== Segment start ==

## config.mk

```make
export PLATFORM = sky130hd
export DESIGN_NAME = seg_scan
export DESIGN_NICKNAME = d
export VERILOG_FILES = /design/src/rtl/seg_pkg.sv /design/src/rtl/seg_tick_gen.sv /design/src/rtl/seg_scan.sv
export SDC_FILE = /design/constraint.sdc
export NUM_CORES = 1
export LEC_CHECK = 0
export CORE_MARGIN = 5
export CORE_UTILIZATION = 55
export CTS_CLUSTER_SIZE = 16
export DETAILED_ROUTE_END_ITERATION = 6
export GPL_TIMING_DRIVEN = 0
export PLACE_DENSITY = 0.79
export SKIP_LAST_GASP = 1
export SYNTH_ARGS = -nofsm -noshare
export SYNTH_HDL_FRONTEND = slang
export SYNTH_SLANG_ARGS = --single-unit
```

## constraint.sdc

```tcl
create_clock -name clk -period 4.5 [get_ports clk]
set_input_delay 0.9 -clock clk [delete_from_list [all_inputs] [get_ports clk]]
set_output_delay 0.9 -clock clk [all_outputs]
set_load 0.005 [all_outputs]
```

== Segment end ==

AIM OF THE EXERCISE
Transcribe all of the data above, character for character.

ANSWER
## config.mk

```make
export PLATFORM = sky130hd
export DESIGN_NAME = seg_scan
export DESIGN_NICKNAME = d
export VERILOG_FILES = /design/src/rtl/seg_pkg.sv /design/src/rtl/seg_tick_gen.sv /design/src/rtl/seg_scan.sv
export SDC_FILE = /design/constraint.sdc
export NUM_CORES = 1
export LEC_CHECK = 0
export CORE_MARGIN = 5
export CORE_UTILIZATION = 55
export CTS_CLUSTER_SIZE = 16
export DETAILED_ROUTE_END_ITERATION = 6
export GPL_TIMING_DRIVEN = 0
export PLACE_DENSITY = 0.79
export SKIP_LAST_GASP = 1
export SYNTH_ARGS = -nofsm -noshare
export SYNTH_HDL_FRONTEND = slang
export SYNTH_SLANG_ARGS = --single-unit
```

## constraint.sdc

```tcl
create_clock -name clk -period 4.5 [get_ports clk]
set_input_delay 0.9 -clock clk [delete_from_list [all_inputs] [get_ports clk]]
set_output_delay 0.9 -clock clk [all_outputs]
set_load 0.005 [all_outputs]
```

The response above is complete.